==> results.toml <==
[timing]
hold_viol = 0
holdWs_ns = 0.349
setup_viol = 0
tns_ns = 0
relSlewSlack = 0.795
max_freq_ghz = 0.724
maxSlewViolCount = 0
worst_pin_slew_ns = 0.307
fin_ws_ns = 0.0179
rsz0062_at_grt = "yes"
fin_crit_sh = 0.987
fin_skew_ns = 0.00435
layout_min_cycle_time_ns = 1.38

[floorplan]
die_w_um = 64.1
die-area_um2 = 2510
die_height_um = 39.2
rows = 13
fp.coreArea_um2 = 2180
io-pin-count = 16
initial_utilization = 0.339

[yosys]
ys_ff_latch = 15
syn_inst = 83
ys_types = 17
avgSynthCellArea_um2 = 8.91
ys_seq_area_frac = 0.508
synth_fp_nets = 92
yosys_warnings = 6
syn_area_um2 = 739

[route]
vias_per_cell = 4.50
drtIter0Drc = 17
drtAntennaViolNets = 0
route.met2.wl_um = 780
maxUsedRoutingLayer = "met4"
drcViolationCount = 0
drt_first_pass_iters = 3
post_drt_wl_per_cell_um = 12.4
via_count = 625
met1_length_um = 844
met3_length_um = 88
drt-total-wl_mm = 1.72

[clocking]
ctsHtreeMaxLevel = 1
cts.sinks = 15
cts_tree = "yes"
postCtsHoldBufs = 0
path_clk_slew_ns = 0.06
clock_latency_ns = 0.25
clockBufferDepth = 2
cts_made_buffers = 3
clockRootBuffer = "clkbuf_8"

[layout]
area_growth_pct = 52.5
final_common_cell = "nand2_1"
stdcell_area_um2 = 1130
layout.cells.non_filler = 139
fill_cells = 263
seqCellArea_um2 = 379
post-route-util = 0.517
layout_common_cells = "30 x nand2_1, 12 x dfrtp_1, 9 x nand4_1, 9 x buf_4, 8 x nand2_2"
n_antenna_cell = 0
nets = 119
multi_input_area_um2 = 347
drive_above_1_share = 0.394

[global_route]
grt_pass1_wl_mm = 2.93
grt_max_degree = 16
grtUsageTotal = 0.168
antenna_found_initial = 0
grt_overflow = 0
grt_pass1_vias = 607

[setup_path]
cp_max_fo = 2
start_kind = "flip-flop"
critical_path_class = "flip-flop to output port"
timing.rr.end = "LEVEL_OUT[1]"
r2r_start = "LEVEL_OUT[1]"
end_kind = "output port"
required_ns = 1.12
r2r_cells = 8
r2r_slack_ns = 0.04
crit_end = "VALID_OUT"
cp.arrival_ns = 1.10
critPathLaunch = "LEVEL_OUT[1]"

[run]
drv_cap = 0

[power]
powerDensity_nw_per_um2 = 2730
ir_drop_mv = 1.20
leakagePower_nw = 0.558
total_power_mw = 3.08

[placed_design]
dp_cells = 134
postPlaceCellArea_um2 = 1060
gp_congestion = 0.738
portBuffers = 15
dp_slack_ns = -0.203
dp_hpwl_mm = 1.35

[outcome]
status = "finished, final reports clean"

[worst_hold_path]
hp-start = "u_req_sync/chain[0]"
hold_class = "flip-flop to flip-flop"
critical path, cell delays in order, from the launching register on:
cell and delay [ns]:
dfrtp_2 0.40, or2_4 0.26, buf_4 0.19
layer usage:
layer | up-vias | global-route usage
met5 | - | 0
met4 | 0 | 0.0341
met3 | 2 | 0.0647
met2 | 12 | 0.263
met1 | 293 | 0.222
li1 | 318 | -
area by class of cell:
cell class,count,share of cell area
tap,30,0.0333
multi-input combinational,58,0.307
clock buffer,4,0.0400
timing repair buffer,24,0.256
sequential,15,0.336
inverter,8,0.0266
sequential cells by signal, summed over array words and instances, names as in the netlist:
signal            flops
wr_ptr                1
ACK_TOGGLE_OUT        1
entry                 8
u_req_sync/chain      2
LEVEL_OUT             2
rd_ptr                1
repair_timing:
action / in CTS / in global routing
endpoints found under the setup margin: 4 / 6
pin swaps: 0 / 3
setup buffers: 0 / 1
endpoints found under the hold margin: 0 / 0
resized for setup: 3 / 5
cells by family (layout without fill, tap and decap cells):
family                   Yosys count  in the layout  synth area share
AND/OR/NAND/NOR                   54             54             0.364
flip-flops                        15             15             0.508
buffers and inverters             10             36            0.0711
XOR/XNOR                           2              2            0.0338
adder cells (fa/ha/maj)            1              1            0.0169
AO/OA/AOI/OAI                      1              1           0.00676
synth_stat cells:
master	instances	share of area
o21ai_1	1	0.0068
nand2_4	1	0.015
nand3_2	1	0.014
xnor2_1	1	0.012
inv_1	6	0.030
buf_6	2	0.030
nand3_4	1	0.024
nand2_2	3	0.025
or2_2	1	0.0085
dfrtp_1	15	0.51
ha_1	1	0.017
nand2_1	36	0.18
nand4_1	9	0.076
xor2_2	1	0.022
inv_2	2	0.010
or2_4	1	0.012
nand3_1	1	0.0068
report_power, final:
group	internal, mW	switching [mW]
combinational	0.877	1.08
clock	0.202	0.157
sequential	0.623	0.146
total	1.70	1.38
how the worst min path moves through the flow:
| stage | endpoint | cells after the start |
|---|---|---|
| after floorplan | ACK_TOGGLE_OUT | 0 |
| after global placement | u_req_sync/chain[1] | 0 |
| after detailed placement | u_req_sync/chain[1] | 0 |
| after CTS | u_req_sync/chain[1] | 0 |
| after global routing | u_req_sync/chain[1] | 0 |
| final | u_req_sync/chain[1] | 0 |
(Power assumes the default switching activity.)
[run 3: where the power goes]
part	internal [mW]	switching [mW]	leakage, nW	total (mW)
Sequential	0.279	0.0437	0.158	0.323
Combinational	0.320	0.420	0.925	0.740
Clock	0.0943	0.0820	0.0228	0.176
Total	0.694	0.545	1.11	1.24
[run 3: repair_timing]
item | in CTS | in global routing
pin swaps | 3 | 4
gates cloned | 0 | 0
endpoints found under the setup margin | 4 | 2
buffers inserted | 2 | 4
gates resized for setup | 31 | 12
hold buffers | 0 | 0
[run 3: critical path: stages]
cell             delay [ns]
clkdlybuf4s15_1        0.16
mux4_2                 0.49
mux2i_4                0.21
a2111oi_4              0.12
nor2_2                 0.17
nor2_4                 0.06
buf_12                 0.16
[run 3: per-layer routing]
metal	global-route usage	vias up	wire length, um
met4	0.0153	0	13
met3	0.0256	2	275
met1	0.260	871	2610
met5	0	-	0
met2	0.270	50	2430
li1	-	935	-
`config.mk`:
```
export PLATFORM = sky130hd
export DESIGN_NAME = fifo_burst_reader
export DESIGN_NICKNAME = d
export VERILOG_FILES = /design/src/rtl/fifo_burst_reader.sv
export SDC_FILE = /design/constraint.sdc
export NUM_CORES = 1
export LEC_CHECK = 0
export ABC_AREA = 1
export CAP_MARGIN = 20
export CORE_UTILIZATION = 58
export CTS_CLUSTER_SIZE = 25
export DETAILED_ROUTE_END_ITERATION = 10
export GPL_TIMING_DRIVEN = 0
export PLACE_DENSITY = 0.85
export REMOVE_ABC_BUFFERS = 1
export SKIP_CTS_REPAIR_TIMING = 1
export SYNTH_ARGS = -nofsm -noshare
export SYNTH_HDL_FRONTEND = slang
export SYNTH_SLANG_ARGS = --single-unit
```
`constraint.sdc`:
```
create_clock -name clk -period 3.9 [get_ports clk]
set_input_delay 0.39 -clock clk [delete_from_list [all_inputs] [get_ports clk]]
set_output_delay 0.39 -clock clk [all_outputs]
set_load 0.005 [all_outputs]
```
`src/rtl/fifo_burst_reader.sv`:
```
// Read-side consumer for the synchronous FIFO: absorbs the 1-cycle read latency
// in a 3-entry skid buffer and emits BURST-beat packets with a timeout flush.
module fifo_burst_reader #(
  parameter int WIDTH   = 8,
  parameter int BURST   = 4,
  parameter int TIMEOUT = 16
) (
  input  logic             clk,
  input  logic             rst,
  output logic             fifo_rd_en,
  input  logic [WIDTH-1:0] fifo_dout,
  input  logic             fifo_empty,
  output logic             m_valid,
  input  logic             m_ready,
  output logic [WIDTH-1:0] m_data,
  output logic             m_last,
  output logic [15:0]      pkt_cnt
);

  localparam int BW = (BURST > 1) ? $clog2(BURST) : 1;
  localparam int TW = $clog2(TIMEOUT + 1);
  localparam logic [BW-1:0] LAST_BEAT = BW'(BURST - 1);
  localparam logic [TW-1:0] TMAX      = TW'(TIMEOUT - 1);

  typedef enum logic [1:0] {IDLE, STREAM, HOLD, FLUSH} state_e;

  state_e            state_q, state_d;
  logic [WIDTH-1:0]  buf_q [3];
  logic [WIDTH-1:0]  buf_d [3];
  logic [1:0]        buf_cnt_q, buf_cnt_d;
  logic              inflight_q;
  logic [BW-1:0]     beat_cnt_q, beat_cnt_d;
  logic [TW-1:0]     timer_q, timer_d;
  logic [15:0]       pkt_cnt_q, pkt_cnt_d;
  logic              at_last_beat;
  logic              hs;

  always_comb begin
    at_last_beat = (beat_cnt_q == LAST_BEAT);
    fifo_rd_en   = !rst && !fifo_empty &&
                   (({1'b0, buf_cnt_q} + {2'b00, inflight_q}) < 3'd3);
    // A lone tail word is only shown once something follows it, the packet
    // is complete, or the timeout has forced a flush.
    m_valid      = !rst && ((buf_cnt_q >= 2'd2) ||
                   (buf_cnt_q == 2'd1 && (inflight_q || !fifo_empty ||
                                          at_last_beat || state_q == FLUSH)));
    m_last       = m_valid && (at_last_beat || state_q == FLUSH);
    m_data       = rst ? '0 : buf_q[0];
    pkt_cnt      = pkt_cnt_q;
    hs           = m_valid && m_ready;

    buf_d     = buf_q;
    buf_cnt_d = buf_cnt_q;
    if (hs) begin
      buf_d[0]  = buf_q[1];
      buf_d[1]  = buf_q[2];
      buf_cnt_d = buf_cnt_q - 2'd1;
    end
    if (inflight_q) begin
      for (int unsigned i = 0; i < 3; i++) begin
        if (buf_cnt_d == 2'(i)) buf_d[i] = fifo_dout;
      end
      buf_cnt_d = buf_cnt_d + 2'd1;
    end

    beat_cnt_d = beat_cnt_q;
    pkt_cnt_d  = pkt_cnt_q;
    if (hs) begin
      if (m_last) begin
        beat_cnt_d = '0;
        pkt_cnt_d  = pkt_cnt_q + 16'd1;
      end else begin
        beat_cnt_d = beat_cnt_q + BW'(1);
      end
    end

    state_d = state_q;
    timer_d = '0;
    case (state_q)
      IDLE:   if (buf_cnt_d != 2'd0 || fifo_rd_en) state_d = STREAM;
      STREAM: begin
        if (buf_cnt_q == 2'd1 && !inflight_q && fifo_empty && !at_last_beat)
          state_d = HOLD;
        else if (buf_cnt_d == 2'd0 && !fifo_rd_en)
          state_d = IDLE;
      end
      HOLD: begin
        if (!fifo_empty)          state_d = STREAM;
        else if (timer_q == TMAX) state_d = FLUSH;
        else                      timer_d = timer_q + TW'(1);
      end
      FLUSH:  if (hs) state_d = (buf_cnt_d != 2'd0 || fifo_rd_en) ? STREAM : IDLE;
      default: state_d = IDLE;
    endcase
  end

  always_ff @(posedge clk) begin
    if (rst) begin
      state_q    <= IDLE;
      buf_cnt_q  <= '0;
      inflight_q <= 1'b0;
      beat_cnt_q <= '0;
      timer_q    <= '0;
      pkt_cnt_q  <= '0;
      for (int unsigned i = 0; i < 3; i++) buf_q[i] <= '0;
    end else begin
      state_q    <= state_d;
      buf_cnt_q  <= buf_cnt_d;
      inflight_q <= fifo_rd_en;
      beat_cnt_q <= beat_cnt_d;
      timer_q    <= timer_d;
      pkt_cnt_q  <= pkt_cnt_d;
      for (int unsigned i = 0; i < 3; i++) buf_q[i] <= buf_d[i];
    end
  end

endmodule

```
==> summary.txt <==
Crit path max-delay family - buffers and inverters
initial core utilization - 60.0%
CTS max path bufs - 2
Internal - 0.773 mW
Buffers on Ports - 38
Tot GR Track Use - 22.0%
worst slew pin tran - 761 ps
startpoint types - primary input
busiest grt layer - met2
Max rail drop VDD - 0.000262 V
cell taking the most area after synthesis - dfxtp_1
largest stage delay on the critical path - 800 ps
register share of total power - 53.8%
top-area cell type share of the netlist area - 39.8%
initial antenna violation count - 0
crit-path most repeated cell - inv_2
r2r startpoint - buf_cnt_q[0]
final setup TNS - 0 ps
Top Ports - 39
critical hold path startpoint - timer_q[0]
Rows - 24
vias - 2361
Via density - 5.25
Final Cell Area - 0.00309 sq mm
die height - 69.1 microns
final hold viol count - 0
pin count of the biggest net entering global routing - 46
Post-DP HPWL - 3530 microns
status - finished clean
max cap viols - 0
Cell Area, Placed - 0.00300 sq mm
Mapped Cells - 364
Clock Sinks - 52
gr ovfl total - 0
Max Slew Vio Count - 0
FMAX - 309 MHz
P_leak - 1.30 nW
DRC - 0
CTS tree - done
Seq/Total Area, Yosys - 39.8%
Synth cell types - 32
Setup CP Type - in -> reg
drt first pass iters - 4
gpl congestion - 0.810
synthesized area per cell - 7.18 sq um
Hold Crit Class - reg -> reg
vias in the first global route - 2125
RSZ-0062 raised after global routing - no
final-report setup violation count - 0
Post-Route WL - 5030 microns
Sw Share - 27.2%
Critical Path Source - rst
die area - 0.00478 sq mm
Area Overhead vs Synth - 18.2%
Die X - 69.1 microns
worst-path fanout max - 45
slew margin rel. - 49.1%
Clk pwr share - 30.0%
layout cells sized above 1 - 8.29%
nets - 418
core area - 0.00435 sq mm
CP bufs+invs - 4
cell area after synthesis - 0.00261 sq mm
period utilization - 83.0%
worst skew pair latency - 310 ps
Clk Tree Root Cell - clkbuf_8
Slowest cell on crit path - clkdlybuf4s50_1
logic gate share of total power - 16.2%
ranking of synthesized cells by area - dfxtp_1 (40%), nand2_1 (9.5%), inv_1 (6.9%)
crit path DAT - 3450 ps
met3 GRT Util - 4.82%
PwrDens - 344 mW/mm^2
wire per inst - 11.2 microns
flops & latches, synth - 52
H-tree Lvls - 2
clk slew on worst S/H paths - 90 ps
Setup Skew - 6.16 ps
CTS Buf Count - 5
switching pwr - 0.289 mW
WP data required - 4110 ps
crit path capture type - flip-flop
crit path time final - 3240 ps
met1 Track Usage GR - 26.4%
first-pass GRT wire length - 8730 microns
DRT iter0 DRCs - 111
ANT nets after route - 0
met2 global-route usage - 39.4%
Synthesis Warnings - 0
ANT cells - 0
CP Cell Sequence - clkdlybuf4s50_1, inv_2, nand3_4, nand2_4, nand2_2, inv_2, ha_1, nand2_1, o21ai_0, a31o_2, inv_1
[config.mk]
export PLATFORM = sky130hd
export DESIGN_NAME = control_sequencer
export DESIGN_NICKNAME = d
export VERILOG_FILES = /design/src/rtl/ctrl_pkg.sv /design/src/rtl/opcode_class_decode.sv /design/src/rtl/control_sequencer.sv
export SDC_FILE = /design/constraint.sdc
export NUM_CORES = 1
export LEC_CHECK = 0
export CAP_MARGIN = 40
export CORE_MARGIN = 3
export CORE_UTILIZATION = 33
export CTS_BUF_LIST = sky130_fd_sc_hd__clkbuf_16
export CTS_CLUSTER_SIZE = 30
export DETAILED_ROUTE_END_ITERATION = 6
export PLACE_DENSITY = 0.87
export SYNTH_ARGS = -nofsm -noshare
export SYNTH_HDL_FRONTEND = slang
export SYNTH_SLANG_ARGS = --single-unit
[constraint.sdc]
create_clock -name clock -period 3.3 [get_ports clock]
set_input_delay 0.99 -clock clock [delete_from_list [all_inputs] [get_ports clock]]
set_output_delay 0.99 -clock clock [all_outputs]
set_load 0.03 [all_outputs]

§

» The problem
Write out exactly the lines above between the line with "layout_min_cycle_time_ns = 1.38" and the line with "met4 | 0 | 0.0341", inclusive, and nothing beyond them.

» Exercise solution
layout_min_cycle_time_ns = 1.38

[floorplan]
die_w_um = 64.1
die-area_um2 = 2510
die_height_um = 39.2
rows = 13
fp.coreArea_um2 = 2180
io-pin-count = 16
initial_utilization = 0.339

[yosys]
ys_ff_latch = 15
syn_inst = 83
ys_types = 17
avgSynthCellArea_um2 = 8.91
ys_seq_area_frac = 0.508
synth_fp_nets = 92
yosys_warnings = 6
syn_area_um2 = 739

[route]
vias_per_cell = 4.50
drtIter0Drc = 17
drtAntennaViolNets = 0
route.met2.wl_um = 780
maxUsedRoutingLayer = "met4"
drcViolationCount = 0
drt_first_pass_iters = 3
post_drt_wl_per_cell_um = 12.4
via_count = 625
met1_length_um = 844
met3_length_um = 88
drt-total-wl_mm = 1.72

[clocking]
ctsHtreeMaxLevel = 1
cts.sinks = 15
cts_tree = "yes"
postCtsHoldBufs = 0
path_clk_slew_ns = 0.06
clock_latency_ns = 0.25
clockBufferDepth = 2
cts_made_buffers = 3
clockRootBuffer = "clkbuf_8"

[layout]
area_growth_pct = 52.5
final_common_cell = "nand2_1"
stdcell_area_um2 = 1130
layout.cells.non_filler = 139
fill_cells = 263
seqCellArea_um2 = 379
post-route-util = 0.517
layout_common_cells = "30 x nand2_1, 12 x dfrtp_1, 9 x nand4_1, 9 x buf_4, 8 x nand2_2"
n_antenna_cell = 0
nets = 119
multi_input_area_um2 = 347
drive_above_1_share = 0.394

[global_route]
grt_pass1_wl_mm = 2.93
grt_max_degree = 16
grtUsageTotal = 0.168
antenna_found_initial = 0
grt_overflow = 0
grt_pass1_vias = 607

[setup_path]
cp_max_fo = 2
start_kind = "flip-flop"
critical_path_class = "flip-flop to output port"
timing.rr.end = "LEVEL_OUT[1]"
r2r_start = "LEVEL_OUT[1]"
end_kind = "output port"
required_ns = 1.12
r2r_cells = 8
r2r_slack_ns = 0.04
crit_end = "VALID_OUT"
cp.arrival_ns = 1.10
critPathLaunch = "LEVEL_OUT[1]"

[run]
drv_cap = 0

[power]
powerDensity_nw_per_um2 = 2730
ir_drop_mv = 1.20
leakagePower_nw = 0.558
total_power_mw = 3.08

[placed_design]
dp_cells = 134
postPlaceCellArea_um2 = 1060
gp_congestion = 0.738
portBuffers = 15
dp_slack_ns = -0.203
dp_hpwl_mm = 1.35

[outcome]
status = "finished, final reports clean"

[worst_hold_path]
hp-start = "u_req_sync/chain[0]"
hold_class = "flip-flop to flip-flop"
critical path, cell delays in order, from the launching register on:
cell and delay [ns]:
dfrtp_2 0.40, or2_4 0.26, buf_4 0.19
layer usage:
layer | up-vias | global-route usage
met5 | - | 0
met4 | 0 | 0.0341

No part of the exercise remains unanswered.